The catalytic activity and durability are important factors to the commercial deployment of proton exchange membrane fuel cells (PEMFCs). Recent observations offer that carbon-based support materials can significantly improve the catalytic activity, durability and long-term stability. Here, we report a new strategy for the fabrication of Pt nanoparticles (NPs) supported 3D graphene nanosheets (Pt/3D-GNS) hybrid architecture using polyvinylpyrrolidone-Nafion complex (PNC) to boost the catalytic properties in PEMFCs. The 3D hybrids nanostructure are characterized by FE-SEM, TEM, XRD, Raman and XPS analysis. FE-SEM and TEM analysis reveal that the as-synthesized Pt/3D-GNS were of high quality and well ordered similar to 5-7 nm Pt NPs particles uniformly dispersed on 3D graphene nanosheets.
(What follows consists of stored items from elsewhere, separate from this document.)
==> src/rtl/bypass_slot_shift.sv <==
module bypass_slot_shift #(
  parameter int HPC_MAX = 4,
  localparam int VW     = HPC_MAX - 1,
  localparam int SLOTS  = HPC_MAX - 1,
  localparam int SW     = SLOTS * VW
) (
  input  logic             clk,
  input  logic             rst,
  input  logic [SW-1:0]    slots_in,
  input  logic [VW-1:0]    new_req,
  output logic [SW-1:0]    slots_out,
  output logic [SLOTS-1:0] msbs
);
  assign slots_out[0 +: VW] = new_req;

  for (genvar k = 0; k < SLOTS; k++) begin : g_msb
    assign msbs[k] = slots_in[k*VW + VW - 1];
  end

  for (genvar k = 1; k < SLOTS; k++) begin : g_move
    assign slots_out[k*VW +: VW] = {slots_in[(k-1)*VW +: VW-1], 1'b0};

    AST_RELAY_LSB_ZERO: assert property (@(posedge clk) disable iff (rst)
      slots_out[k*VW] == 1'b0);
    AST_IN_SLOT_LEGAL: assert property (@(posedge clk) disable iff (rst)
      slots_in[k*VW +: k] == '0);
  end
endmodule

==> src/rtl/bypass_arb.sv <==
module bypass_arb #(
  parameter int HPC_MAX = 4,
  localparam int SLOTS  = HPC_MAX - 1
) (
  input  logic             clk,
  input  logic             rst,
  input  logic [SLOTS-1:0] msbs,
  input  logic             free_vc,
  input  logic             local_req,
  output logic             flag
);
  logic want_pass;
  assign want_pass = |msbs;

  always_ff @(posedge clk) begin
    if (rst)
      flag <= 1'b0;
    else
      flag <= want_pass && free_vc && !local_req;
  end

  AST_FLAG_NEEDS_REQ: assert property (@(posedge clk) disable iff (rst)
    flag |-> $past(want_pass));
  AST_LOCAL_PRIO: assert property (@(posedge clk) disable iff (rst)
    local_req |=> !flag);
  AST_NEEDS_VC: assert property (@(posedge clk) disable iff (rst)
    !free_vc |=> !flag);
endmodule

==> src/rtl/bypass_ctrl.sv <==
module bypass_ctrl #(
  parameter int HPC_MAX = 4,
  parameter int HOP_W   = 4,
  parameter int NDIR    = bypass_pkg::NUM_DIRS,
  localparam int VW     = HPC_MAX - 1,
  localparam int SLOTS  = HPC_MAX - 1,
  localparam int SW     = SLOTS * VW
) (
  input  logic                  clk,
  input  logic                  rst,
  input  logic [NDIR*SW-1:0]    ssr_in,
  input  logic [NDIR-1:0]       win_valid,
  input  logic [NDIR*HOP_W-1:0] hops_left,
  input  logic [NDIR-1:0]       local_req,
  input  logic [NDIR-1:0]       free_vc,
  output logic [NDIR*SW-1:0]    ssr_out,
  output logic [NDIR-1:0]       bypass_flag
);
  for (genvar d = 0; d < NDIR; d++) begin : g_dir
    logic [VW-1:0]    gen_req;
    logic [SLOTS-1:0] in_msbs;

    bypass_req_gen #(.HPC_MAX(HPC_MAX), .HOP_W(HOP_W)) u_gen (
      .clk       (clk),
      .rst       (rst),
      .win_valid (win_valid[d]),
      .hops_left (hops_left[d*HOP_W +: HOP_W]),
      .req_out   (gen_req)
    );

    bypass_slot_shift #(.HPC_MAX(HPC_MAX)) u_shift (
      .clk       (clk),
      .rst       (rst),
      .slots_in  (ssr_in[d*SW +: SW]),
      .new_req   (gen_req),
      .slots_out (ssr_out[d*SW +: SW]),
      .msbs      (in_msbs)
    );

    bypass_arb #(.HPC_MAX(HPC_MAX)) u_arb (
      .clk       (clk),
      .rst       (rst),
      .msbs      (in_msbs),
      .free_vc   (free_vc[d]),
      .local_req (local_req[d]),
      .flag      (bypass_flag[d])
    );
  end

  AST_RESET_FLAGS: assert property (@(posedge clk)
    rst |=> (bypass_flag == '0));
endmodule

==> config.mk <==
export PLATFORM = sky130hd
export DESIGN_NAME = bypass_ctrl
export DESIGN_NICKNAME = d
export VERILOG_FILES = /design/src/rtl/bypass_pkg.sv /design/src/rtl/bypass_req_gen.sv /design/src/rtl/bypass_slot_shift.sv /design/src/rtl/bypass_arb.sv /design/src/rtl/bypass_ctrl.sv
export SDC_FILE = /design/constraint.sdc
export NUM_CORES = 1
export LEC_CHECK = 0
export BUFFER_PORTS_ARGS = -buffer_cell sky130_fd_sc_hd__buf_2
export CAP_MARGIN = 0
export CORE_ASPECT_RATIO = 1.5
export CORE_MARGIN = 4
export CORE_UTILIZATION = 37
export CTS_CLUSTER_DIAMETER = 100
export DETAILED_ROUTE_END_ITERATION = 12
export PLACE_DENSITY = 0.95
export SLEW_MARGIN = 30
export SYNTH_ARGS = -nofsm -noshare
export SYNTH_HDL_FRONTEND = slang
export SYNTH_HIERARCHICAL = 1
export SYNTH_SLANG_ARGS = --single-unit
export TNS_END_PERCENT = 30
==> constraint.sdc <==
create_clock -name clk -period 3.9 [get_ports clk]
set_input_delay 0.78 -clock clk [delete_from_list [all_inputs] [get_ports clk]]
set_output_delay 0.78 -clock clk [all_outputs]
set_load 0.01 [all_outputs]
Impressively, Pt/3D-GNS exhibited excellent catalytic activity, outstanding durability and long-term stability than that of commercial electrode material (Pt/C). The improvement in extraordinary electrochemical performance can be endorsed to the unique morphology, high porosity, excellent conductive networks, and intense networking of Pt NPs and 3D graphene sheets in the hybrid matrix. These findings open a new path way to designate the Pt/3D-GNS hybrids as promising low-cost, highly catalytic active, durable and long-cycle life electrode materials for the development of high performance PEMFCs. (C) 2016 Elsevier Ltd. All rights reserved.